We therefore look into peer-reviewed science and come across a very recent paper (Iz & Shum 2020) in the Journal of Geodetic Science. The authors examine much more meticulously than we have been able to do with the data set of satellite-based observations of sea level and find plenty of natural forcing variables that belie some acceleration in the short data set.

The authors end by advising that assessments of future trends should be “undertaken with extreme caution.”

Rahmstorf does not do this when he later concludes, “Houston, we have a problem.” What follows from Rahmstorf is the ever familiar narrative: tipping points of Greenland ice, etc. etc.. Again he ends with the well-known:

The next two decades will determine how many island nations will sink and how many coastal cities will be flooded.”

You can write something like that, but it has nothing in the least to do with science.

Sloppy journalism by Spiegel? “Embarrassing”

The “Spiegel” should correctly mark the article of Rahmstorf as “a citizen’s opinion” because it is nothing more. He neither reports the state of science nor shows the uncertainties of his own conclusions.

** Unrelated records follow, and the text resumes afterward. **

$ cat run.sh
#!/bin/bash
# OpenROAD 26Q1-2900-gdf79404cd8, Yosys 0.63+post, stock flow scripts
make -C /OpenROAD-flow-scripts/flow DESIGN_CONFIG=/design/flow/config.mk WORK_HOME=/design/flow/orfs finish
$ cat config.mk
export PLATFORM = sky130hd
export DESIGN_NAME = Stack
export DESIGN_NICKNAME = Stack
export VERILOG_FILES = /design/flow/design.v
export SDC_FILE = /design/flow/constraint.sdc
export NUM_CORES = 4
export LEC_CHECK = 1
export CORE_UTILIZATION = 30
$ cat constraint.sdc
current_design Stack

set clk_period 4.3
set clk_io_pct 0.2

create_clock -name clk0 -period $clk_period [get_ports {clk}]

set non_clock_inputs [all_inputs -no_clocks]
set_input_delay [expr $clk_period * $clk_io_pct] -clock clk0 $non_clock_inputs
set_output_delay [expr $clk_period * $clk_io_pct] -clock clk0 [all_outputs]
$ cat design.v
module Stack(clk, rst, pop, push, in, out);
	input clk, rst, pop, push;
	input[11:0]  in;
	output logic[11:0] out;
	logic[11:0] address[7:0];
	logic[3:0] top;
	always@(posedge clk or posedge rst) begin
		if(rst)
			top <= 0;
        else if(push) begin
			address[top] <= in;
			top <= top + 1;
		end
        else if(pop) begin
			out <= address[top - 1];
			top <= top - 1;
		end
	end
endmodule
==> run summary <==
The synthesis and PnR run went through. The flow ran to the end, and the final reports show no timing, DRC or antenna violations. OpenROAD warning count landed at 31. Delay of the slowest cell on the worst path landed at 0.84 ns. Total half-perimeter wirelength after legalization and detailed placement landed at 5073 microns. Count of library flops with an enable pin landed at 108.

Routed length per instance landed at 18.39 microns. Worst endpoint required time landed at 4.25 ns. The first detailed-routing pass took 4 iterations. Broken down by cell family, the worst path's largest delay share belongs to simple AND/OR/NAND/NOR gates. Worst-case clock buffer depth landed at 2.

TritonCTS built the clock tree. The later pin in the worst-skew pair is clocked with a latency of 0.33 ns. Initial detailed-routing violation count landed at 164.

The number of global-route vias before repair was 2357. According to the floorplan report, the die height is 121.2 microns. Endpoints with negative setup slack in the final report add up to 0. Number of vias in the routed layout landed at 2286. Count of port buffers added during placement landed at 27.

After routing, the total negative slack on setup checks comes to 0 ns. Once the clock tree was built, the resizer swapped 0 gates to a different size. Maximum fanout count along the critical path landed at 12. The synthesis stats list as the most numerous cell edfxtp_1. During synthesis, Yosys emitted a total of 2 warnings. According to the hold report, the worst path is of the flip-flop to flip-flop type. Share of async-settable or async-resettable flops after synthesis landed at 2.703%. The routed layout reports a DRC error count of 0. Yosys cell count landed at 256. The area growth from synthesis to layout is 18.36%.

In the final report, the number of pins over their slew limit comes to 0. The power report puts the leakage power at 1.651 nW. At the floorplan stage, the core utilization is reported as 30.68%. Data on the critical path arrives at its endpoint at 2.76 ns. Looking at the setup timing report, the critical path kind is input pin to flip-flop. Last weighted congestion value of the routability-driven placer landed at 0.7948. Yosys reported a register bit count of 111.

Per the detailed placement report, the placed cell area equals 0.004735 sq mm. Number of sinks driven by the clock tree landed at 111. In the Yosys report, the sequential cells make up 77.91% of the chip area. Counting both buffers and inverters, the worst setup path holds a total of 1. Cell-internal power landed at 2.324 mW.

The netlist uses 28 different library cells. The worst-case reg-to-reg setup slack stands at 1.54 ns. STA classifies the critical path startpoint as an input pin. The first global-routing pass estimated 13390 microns of wire. Post-detailed-route via-to-cell ratio landed at 4.874.

Tally of nets with antenna violations remaining after routing landed at 0. Global route total overflow landed at 0. The final timing report derives a shortest allowable period of 2.808 ns. Sorting the synthesized cells by area gives the leading types as edfxtp_1 (76%), nand3_1 (4.5%), ha_1 (2.4%). Summed over all instances, the cell type with the most area after synthesis is edfxtp_1. Per report_power, the combinational group accounts for 34.8% of the total. In this run the count of I/O pins placed on the die edge is 28. Entering global routing, the biggest net connects 35 pins. The switching portion of total power comes to 32.63%. In the routed netlist, the antenna diode instances number 0. The root buffer cell chosen for the clock tree is clkbuf_16.

Mean area per synthesized cell landed at 16.64 sq um. The pin closest to its max-slew limit shows a slew of 1.054 ns. The timing report shows that the slowest cell on the worst path is nor2_1.

Post-CTS setup-driven buffer insertion count landed at 0. Die area landed at 0.01468 sq mm. Listed in order, past its start point the critical path passes clkdlybuf4s50_1 > nor2b_1 > nand2_1 > nor2_1. The script computed a power per unit cell area of 684.4 mW/mm^2.

The die is 121.2 microns wide. Clock-pin slew was measured on the worst setup and hold paths at 0.07 ns. Register area landed at 0.003318 sq mm. Number of antenna violations at the first check in global routing landed at 0.

In this run the biggest area consumer among cell types represents 76.15% of the synthesized area. Post-synthesis chip area from yosys landed at 0.004259 sq mm. The tightest hold path in the finished design has a slack of 0.5488 ns.

Relative contribution of sequential cells to total power landed at 40.5%. Number of buffers added by the clock tree synthesis step landed at 9. Per the final layout report, the fraction of cells sized above drive strength 1 comes to 7.612%. Buffers inserted to repair hold after CTS numbered 0. In the finished design, the share of the clock period the worst path needs comes to 65.30%. Combinational gate area landed at 853.3 sq um. The total area inside the core boundary comes to 0.01388 sq mm. Count of endpoints failing hold in the final timing report landed at 0.

Summed over all routing layers, the global router reports a total usage of 13.08%. Part of the total power dissipated in the clock network landed at 24.7%. Net switching power of the design landed at 1.126 mW.

On the final layout, the worst clock skew is 0.006973 ns. Row count landed at 43. Relative max-transition margin landed at 29.50%. Synthesis produced 256 cells.

In the synthesized netlist the dominant register cell turns out to be edfxtp_1. Per the timing report, the achievable frequency comes out to 0.3561 GHz. After synthesis the cells add up to 0.004259 sq mm. The H-tree was split into 3 levels. Setup repair after global routing left no endpoint under its margin. After synthesis, the most frequently instantiated cells are edfxtp_1 (108), nand3_1 (38), a21oi_1 (11), clkbuf_1 (11), a221oi_1 (10).

IR analysis of the VDD net gives a maximum drop of 0.4741 mV. Number of filler instances in the final layout landed at 1303. Final design area excluding fillers landed at 0.005041 sq mm. STA classifies the critical path endpoint as a flip-flop. Total wirelength of the detailed-routed design landed at 8623 microns. Tally of max-capacitance violations landed at 0.
==> layer usage <==
layer  global-route usage, %  up-vias  wire, microns
met3                   6.430        2            748
met2                   18.64       93           4009
met5                       0        -              0
met4                  0.9259        0             36
met1                   20.13     1104           3830
li1                        -     1087              -
==> placed cells by master, fill, tap and decap left out, drive strengths merged <==
| master | count |
|---|---|
| a2111o | 1 |
| a2111oi | 1 |
| a21oi | 11 |
| a221oi | 10 |
| a222oi | 9 |
| a22o | 2 |
| a22oi | 4 |
| and2 | 2 |
| and3 | 4 |
| buf | 7 |
| bufinv | 2 |
| clkbuf | 12 |
| clkdlybuf4s50 | 27 |
| clkinv | 2 |
| dfrtp | 3 |
| edfxtp | 108 |
| ha | 8 |
| inv | 4 |
| nand2 | 9 |
| nand2b | 1 |
| nand3 | 38 |
| nor2 | 8 |
| nor2b | 1 |
| o211ai | 1 |
| o22a | 7 |
| o32a | 3 |
| xnor2 | 3 |
| xor2 | 1 |
==> worst reg2reg max path: stages, from the launching register on <==
cell	delay (ns)
dfrtp_1	0.44
inv_1	0.13
ha_1	0.28
xor2_2	0.14
buf_4	0.35
a2111o_1	0.68
nand3_1	0.15
o32a_1	0.32
==> stage by stage <==
| step | power [mW] | setup slack [ns] | cells | utilization (%) |
|---|---|---|---|---|
| global route | 3.659 | 1.311 | 469 | 36.32 |
| global placement | 2.613 | 1.287 | 453 | 34.11 |
| detailed placement | 2.623 | 1.190 | 453 | 34.11 |
| floorplan | 2.250 | 2.174 | 256 | - |
| CTS | 3.479 | 1.504 | 469 | 36.32 |
| finish | 3.450 | 1.492 | 469 | 36.32 |
==> logic make-up after synthesis <==
family | after synthesis | share of synthesized area (%)
adder cells (fa/ha/maj) | 8 | 2.350
AND/OR/NAND/NOR | 63 | 7.139
XOR/XNOR | 4 | 1.175
buffers and inverters | 21 | 2.056
flip-flops | 111 | 77.91
AND-OR/OR-AND | 49 | 9.371
==> sequential cells by signal, indices dropped and copies added (netlist names) <==
register and cells:
address 96, top 3, out 12
==> path summary, 6_finish.rpt <==
kind | from | endpoint | cells past startpoint
setup reg to reg | top[0] | out[11] | 7
hold / removal | address[0][6] | out[6] | 1
min in group asynchronous | rst | top[2] | 2
hold reg to reg | address[0][6] | out[6] | 1
setup / recovery | push | address[5][7] | 4
max in group asynchronous | rst | top[0] | 2
==> layout make-up <==
cell class | instances | share of cell area, %
flip-flops and latches | 111 | 65.82
multi-input cells | 124 | 16.93
repair buffers | 34 | 6.404
clock buffers | 12 | 4.691
well taps | 180 | 4.468
clock inverters | 4 | 1.390
inverters | 4 | 0.2978
==> power by group through the flow <==
stage / Sequential, mW / Combinational, mW / Clock (mW)
after global routing: 1.41 / 1.34 / 0.910
final: 1.40 / 1.20 / 0.851
after CTS: 1.40 / 1.21 / 0.867
Power and IR drop assume default switching activity.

Embarrassing for an oceanographer.




5 responses to “Spiegel Article By Stefan Rahmstorf Has “Nothing In The Least To Do With Science”…”Embarrassing””

  1. Spiegel Article By Stefan Rahmstorf Has “Nothing In The Least To Do With Science”…”Embarrassing” – Watts Up With That?

    […] Reposted from the NoTricksZone […]

  2. David Appell

    Determining changes in SLR by comparing 5-year trends is absurd and ridiculous, because the error bars on such trends — which you didn’t calculate — are huge, so the error bars on the comparisons will be huge. You get nothing useful.

    When I fit a quadratic curve to the SL data since 1993 — from Aviso, which I’ve done, and presumably from NASA and Copernicus — I get a current SLR of 4.4 mm/yr, and a current acceleration of 0.068 mm/yr2. (Yes, these have error bars; calculate them if you want to know them.)

    Stefan Rahmstorf is correct. Of course.

  3. David Appell

    Wait, I did calculate the uncertainty on the present acceleration. It’s 0.006 mm/yr2, sans autocorrelation.

  4. DIE WELT: Das waren die Fehlprognosen für 2020 – Climate- Science.press

    […] Notrickszone übernahm und trug es auf englisch in die weite Welt hinaus. Schließlich landete der Artikel auch im weltweit größten Klimablog WUWT: […]

  5. Weekly Climate and Energy News Roundup #437 – Watts Up With That?

    […] Spiegel Article By Stefan Rahmstorf Has “Nothing In The Least To Do With Science”…… […]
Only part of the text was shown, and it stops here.